(Materials provided)
This is an optimization exercise on Yosys and OpenROAD, whose aim is small area, not a production implementation.
Function was checked by simulation only, so behaviour that the tests miss may differ from the original.

==> flow/design.v (excerpt) <==
module top (
    input clk,
    input rst_n,
    input [7:0] pixel_in,
    input pixel_valid,
    output [6:0] hex,
    output finish,
    output signed [11:0] score0,
    output signed [11:0] score1
);
    integer i;
    reg [7:0] pr;
    reg vr;
    always @(posedge clk) pr <= pixel_in;
    always @(posedge clk or negedge rst_n) if (!rst_n) vr <= 1'b0; else vr <= pixel_valid;
    reg [4:0] col;
    reg [3:0] row;
    always @(posedge clk or negedge rst_n)
        if (!rst_n) begin col <= 5'd0; row <= 4'd0; end
        else if (vr) begin
            if (col == 5'd27) begin col <= 5'd0; if (row != 4'd15) row <= row + 4'd1; end
            else col <= col + 5'd1;
        end
    reg [447:0] sr;
    always @(posedge clk) if (vr && col != 5'd26) sr <= {sr[439:0], pr};
    wire [7:0] t20 = sr[15:8], t21 = sr[7:0], t22 = pr;
    wire [7:0] t10 = sr[231:224], t11 = sr[223:216], t12 = sr[215:208];
    wire m00 = (row == 4'd2) && (col == 5'd1);   
    wire [7:0] t00 = m00 ? 8'd0 : sr[447:440];
    wire [7:0] t01 = sr[439:432], t02 = sr[431:424];
  ...
Size in the first run: ~5400 cells after synthesis, ~43 I/O pins.
export LEC_CHECK = 0
export CAP_MARGIN = 20
export CORE_MARGIN = 2
export CORE_UTILIZATION = 40
export CTS_BUF_LIST = sky130_fd_sc_hd__clkbuf_16
export CTS_CLUSTER_DIAMETER = 100
export CTS_CLUSTER_SIZE = 24
export SLEW_MARGIN = 20
create_clock -name core_clock -period 13.0 [get_ports {clk}]
standard.sh (not shown) runs the stock make flow with config.mk's settings and CLKGATE_MAP_FILE= SYNTH_SCRIPT=/design/flow/synth_recipe.tcl, a recipe that flattens the netlist after the stock synthesis.
==> flow/flow/run.sh <==
#!/bin/bash
# Standard layout with two changes to how the netlist is made (registers are untouched):
#  1. synthesis maps the logic with flow/abc.script, an area-oriented ABC script (the
#     standard one also buffers and upsizes for speed, which this design does not need);
#  2. flow/fixinv.py then chooses the polarity of adder and simple two-input cells so that
#     fewer inverters are needed (see its header).
# Floorplan through finish are the standard steps (standard.sh).
set -e
W=$PWD
rm -rf "$W/scripts_abc"
cp -r "$FLOW_HOME/scripts" "$W/scripts_abc"
cp flow/abc.script "$W/scripts_abc/abc_speed.script"
sed "s|make -C |make SCRIPTS_DIR=$W/scripts_abc -C |" standard.sh > standard_abc.sh
bash standard_abc.sh synth > synth.log 2>&1
R=orfs/results/$FLOW_PLATFORM/top/base
cp $R/1_2_yosys.v 1_2_yosys.abc.v
python3 flow/fixinv.py 1_2_yosys.abc.v 1_2_yosys.fixinv.v > fixinv.log 2>&1
cp 1_2_yosys.fixinv.v $R/1_2_yosys.v
rm -f $R/1_synth.odb $R/1_synth.sdc
bash standard.sh finish > layout.log 2>&1
Other scripts of this flow, unchanged in this note and not shown: flow/flow/abc.script, flow/flow/fixinv.py
==> next run, changes <==
--- a/flow/design.v
+++ b/flow/design.v
@@ -1,27 +1,25 @@
 module top (
     input clk,
     input rst_n,
     input [7:0] pixel_in,
     input pixel_valid,
     output [6:0] hex,
     output finish,
     output signed [11:0] score0,
     output signed [11:0] score1
 );
     integer i;
-    reg [7:0] pr;
-    reg vr;
-    always @(posedge clk) pr <= pixel_in;
-    always @(posedge clk or negedge rst_n) if (!rst_n) vr <= 1'b0; else vr <= pixel_valid;
+    wire [7:0] pr = pixel_in;
+    wire vr = pixel_valid;
     reg [4:0] col;
     reg [3:0] row;
     always @(posedge clk or negedge rst_n)
         if (!rst_n) begin col <= 5'd0; row <= 4'd0; end
         else if (vr) begin
             if (col == 5'd27) begin col <= 5'd0; if (row != 4'd15) row <= row + 4'd1; end
             else col <= col + 5'd1;
         end
     reg [447:0] sr;
     always @(posedge clk) if (vr && col != 5'd26) sr <= {sr[439:0], pr};
     wire [7:0] t20 = sr[15:8], t21 = sr[7:0], t22 = pr;
     wire [7:0] t10 = sr[231:224], t11 = sr[223:216], t12 = sr[215:208];
Effect: Routed wire length hardly moves. Via count is higher by 1.1%. Fmax goes down by 12%. Sequential share of layout area barely changes. Hold slack gets worse by 0.0061 ns. Cell area came out lower by 0.59%. Worst setup slack gets worse by 1.4 ns. Die area falls by 0.36%. Global-route usage stays flat.

[port drivers added, routing unchanged]
How much do the figures lean on ideal ports? The routed layouts below were timed once more, with nothing changed but the port constraints.
Step 1 (the two cells are an assumption about what drives the block):
set clk [get_ports {clk}]
set_driving_cell -lib_cell sky130_fd_sc_hd__clkbuf_16 $clk
set_driving_cell -lib_cell sky130_fd_sc_hd__buf_2 [delete_from_list [all_inputs] $clk]
Step 2 times the ports against the registers' clock, not the clock port: input delays grow and output delays shrink by t, the midpoint of the rising clock arrivals with the driver on.
a / b / c = ideal / step 1 / step 2; a / b = the first two.
| run | t, ns | setup slack, ns | worst setup path after step 2 | worst slew at a driven data input, ns | cell pins on the clock port's net |
|---|---|---|---|---|---|
| the first run | 0.802 | 2.971 / 2.971 / 2.971 | register to register | 0.07 | 1 |
| the second run | 0.806 | 1.597 / 1.656 / 0.850 | input to register | 0.07 | 1 |
After both steps every run listed still meets setup and hold. The setup slack of the second run, which loses most, moves by +0.059 ns with the drivers and by -0.747 ns with both steps.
(End Materials provided)
§ **Work order**: Your answer must be the complete data, repeated word for word.

§ **Response for this exercise**:
This is an optimization exercise on Yosys and OpenROAD, whose aim is small area, not a production implementation.
Function was checked by simulation only, so behaviour that the tests miss may differ from the original.

==> flow/design.v (excerpt) <==
module top (
    input clk,
    input rst_n,
    input [7:0] pixel_in,
    input pixel_valid,
    output [6:0] hex,
    output finish,
    output signed [11:0] score0,
    output signed [11:0] score1
);
    integer i;
    reg [7:0] pr;
    reg vr;
    always @(posedge clk) pr <= pixel_in;
    always @(posedge clk or negedge rst_n) if (!rst_n) vr <= 1'b0; else vr <= pixel_valid;
    reg [4:0] col;
    reg [3:0] row;
    always @(posedge clk or negedge rst_n)
        if (!rst_n) begin col <= 5'd0; row <= 4'd0; end
        else if (vr) begin
            if (col == 5'd27) begin col <= 5'd0; if (row != 4'd15) row <= row + 4'd1; end
            else col <= col + 5'd1;
        end
    reg [447:0] sr;
    always @(posedge clk) if (vr && col != 5'd26) sr <= {sr[439:0], pr};
    wire [7:0] t20 = sr[15:8], t21 = sr[7:0], t22 = pr;
    wire [7:0] t10 = sr[231:224], t11 = sr[223:216], t12 = sr[215:208];
    wire m00 = (row == 4'd2) && (col == 5'd1);   
    wire [7:0] t00 = m00 ? 8'd0 : sr[447:440];
    wire [7:0] t01 = sr[439:432], t02 = sr[431:424];
  ...
Size in the first run: ~5400 cells after synthesis, ~43 I/O pins.
export LEC_CHECK = 0
export CAP_MARGIN = 20
export CORE_MARGIN = 2
export CORE_UTILIZATION = 40
export CTS_BUF_LIST = sky130_fd_sc_hd__clkbuf_16
export CTS_CLUSTER_DIAMETER = 100
export CTS_CLUSTER_SIZE = 24
export SLEW_MARGIN = 20
create_clock -name core_clock -period 13.0 [get_ports {clk}]
standard.sh (not shown) runs the stock make flow with config.mk's settings and CLKGATE_MAP_FILE= SYNTH_SCRIPT=/design/flow/synth_recipe.tcl, a recipe that flattens the netlist after the stock synthesis.
==> flow/flow/run.sh <==
#!/bin/bash
# Standard layout with two changes to how the netlist is made (registers are untouched):
#  1. synthesis maps the logic with flow/abc.script, an area-oriented ABC script (the
#     standard one also buffers and upsizes for speed, which this design does not need);
#  2. flow/fixinv.py then chooses the polarity of adder and simple two-input cells so that
#     fewer inverters are needed (see its header).
# Floorplan through finish are the standard steps (standard.sh).
set -e
W=$PWD
rm -rf "$W/scripts_abc"
cp -r "$FLOW_HOME/scripts" "$W/scripts_abc"
cp flow/abc.script "$W/scripts_abc/abc_speed.script"
sed "s|make -C |make SCRIPTS_DIR=$W/scripts_abc -C |" standard.sh > standard_abc.sh
bash standard_abc.sh synth > synth.log 2>&1
R=orfs/results/$FLOW_PLATFORM/top/base
cp $R/1_2_yosys.v 1_2_yosys.abc.v
python3 flow/fixinv.py 1_2_yosys.abc.v 1_2_yosys.fixinv.v > fixinv.log 2>&1
cp 1_2_yosys.fixinv.v $R/1_2_yosys.v
rm -f $R/1_synth.odb $R/1_synth.sdc
bash standard.sh finish > layout.log 2>&1
Other scripts of this flow, unchanged in this note and not shown: flow/flow/abc.script, flow/flow/fixinv.py
==> next run, changes <==
--- a/flow/design.v
+++ b/flow/design.v
@@ -1,27 +1,25 @@
 module top (
     input clk,
     input rst_n,
     input [7:0] pixel_in,
     input pixel_valid,
     output [6:0] hex,
     output finish,
     output signed [11:0] score0,
     output signed [11:0] score1
 );
     integer i;
-    reg [7:0] pr;
-    reg vr;
-    always @(posedge clk) pr <= pixel_in;
-    always @(posedge clk or negedge rst_n) if (!rst_n) vr <= 1'b0; else vr <= pixel_valid;
+    wire [7:0] pr = pixel_in;
+    wire vr = pixel_valid;
     reg [4:0] col;
     reg [3:0] row;
     always @(posedge clk or negedge rst_n)
         if (!rst_n) begin col <= 5'd0; row <= 4'd0; end
         else if (vr) begin
             if (col == 5'd27) begin col <= 5'd0; if (row != 4'd15) row <= row + 4'd1; end
             else col <= col + 5'd1;
         end
     reg [447:0] sr;
     always @(posedge clk) if (vr && col != 5'd26) sr <= {sr[439:0], pr};
     wire [7:0] t20 = sr[15:8], t21 = sr[7:0], t22 = pr;
     wire [7:0] t10 = sr[231:224], t11 = sr[223:216], t12 = sr[215:208];
Effect: Routed wire length hardly moves. Via count is higher by 1.1%. Fmax goes down by 12%. Sequential share of layout area barely changes. Hold slack gets worse by 0.0061 ns. Cell area came out lower by 0.59%. Worst setup slack gets worse by 1.4 ns. Die area falls by 0.36%. Global-route usage stays flat.

[port drivers added, routing unchanged]
How much do the figures lean on ideal ports? The routed layouts below were timed once more, with nothing changed but the port constraints.
Step 1 (the two cells are an assumption about what drives the block):
set clk [get_ports {clk}]
set_driving_cell -lib_cell sky130_fd_sc_hd__clkbuf_16 $clk
set_driving_cell -lib_cell sky130_fd_sc_hd__buf_2 [delete_from_list [all_inputs] $clk]
Step 2 times the ports against the registers' clock, not the clock port: input delays grow and output delays shrink by t, the midpoint of the rising clock arrivals with the driver on.
a / b / c = ideal / step 1 / step 2; a / b = the first two.
| run | t, ns | setup slack, ns | worst setup path after step 2 | worst slew at a driven data input, ns | cell pins on the clock port's net |
|---|---|---|---|---|---|
| the first run | 0.802 | 2.971 / 2.971 / 2.971 | register to register | 0.07 | 1 |
| the second run | 0.806 | 1.597 / 1.656 / 0.850 | input to register | 0.07 | 1 |
After both steps every run listed still meets setup and hold. The setup slack of the second run, which loses most, moves by +0.059 ns with the drivers and by -0.747 ns with both steps.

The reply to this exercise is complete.